== Source information ==
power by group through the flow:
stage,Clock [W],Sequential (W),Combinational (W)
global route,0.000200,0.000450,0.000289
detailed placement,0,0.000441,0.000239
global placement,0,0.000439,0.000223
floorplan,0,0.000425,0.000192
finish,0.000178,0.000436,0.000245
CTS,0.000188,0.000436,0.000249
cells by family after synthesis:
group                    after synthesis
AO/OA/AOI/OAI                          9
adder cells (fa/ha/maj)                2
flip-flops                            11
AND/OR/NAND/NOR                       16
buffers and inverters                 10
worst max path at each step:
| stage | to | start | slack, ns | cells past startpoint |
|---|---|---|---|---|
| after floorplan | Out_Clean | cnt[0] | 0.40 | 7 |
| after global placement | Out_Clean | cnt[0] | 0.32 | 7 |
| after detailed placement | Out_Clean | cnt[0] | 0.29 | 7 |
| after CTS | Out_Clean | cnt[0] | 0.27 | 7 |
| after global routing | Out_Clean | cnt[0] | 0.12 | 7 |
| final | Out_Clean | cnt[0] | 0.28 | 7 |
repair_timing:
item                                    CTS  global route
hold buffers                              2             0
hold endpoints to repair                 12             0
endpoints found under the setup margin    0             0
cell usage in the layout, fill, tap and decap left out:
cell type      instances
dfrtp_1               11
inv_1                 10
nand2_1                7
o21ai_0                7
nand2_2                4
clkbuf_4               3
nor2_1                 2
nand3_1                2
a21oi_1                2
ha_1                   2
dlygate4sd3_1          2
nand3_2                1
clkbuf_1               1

== Exercise directions ==
Copy out exactly the lines from the line with "past startpoint |" to the end of the listing, including both of those lines, and give nothing else.

== Finished task ==
| stage | to | start | slack, ns | cells past startpoint |
|---|---|---|---|---|
| after floorplan | Out_Clean | cnt[0] | 0.40 | 7 |
| after global placement | Out_Clean | cnt[0] | 0.32 | 7 |
| after detailed placement | Out_Clean | cnt[0] | 0.29 | 7 |
| after CTS | Out_Clean | cnt[0] | 0.27 | 7 |
| after global routing | Out_Clean | cnt[0] | 0.12 | 7 |
| final | Out_Clean | cnt[0] | 0.28 | 7 |
repair_timing:
item                                    CTS  global route
hold buffers                              2             0
hold endpoints to repair                 12             0
endpoints found under the setup margin    0             0
cell usage in the layout, fill, tap and decap left out:
cell type      instances
dfrtp_1               11
inv_1                 10
nand2_1                7
o21ai_0                7
nand2_2                4
clkbuf_4               3
nor2_1                 2
nand3_1                2
a21oi_1                2
ha_1                   2
dlygate4sd3_1          2
nand3_2                1
clkbuf_1               1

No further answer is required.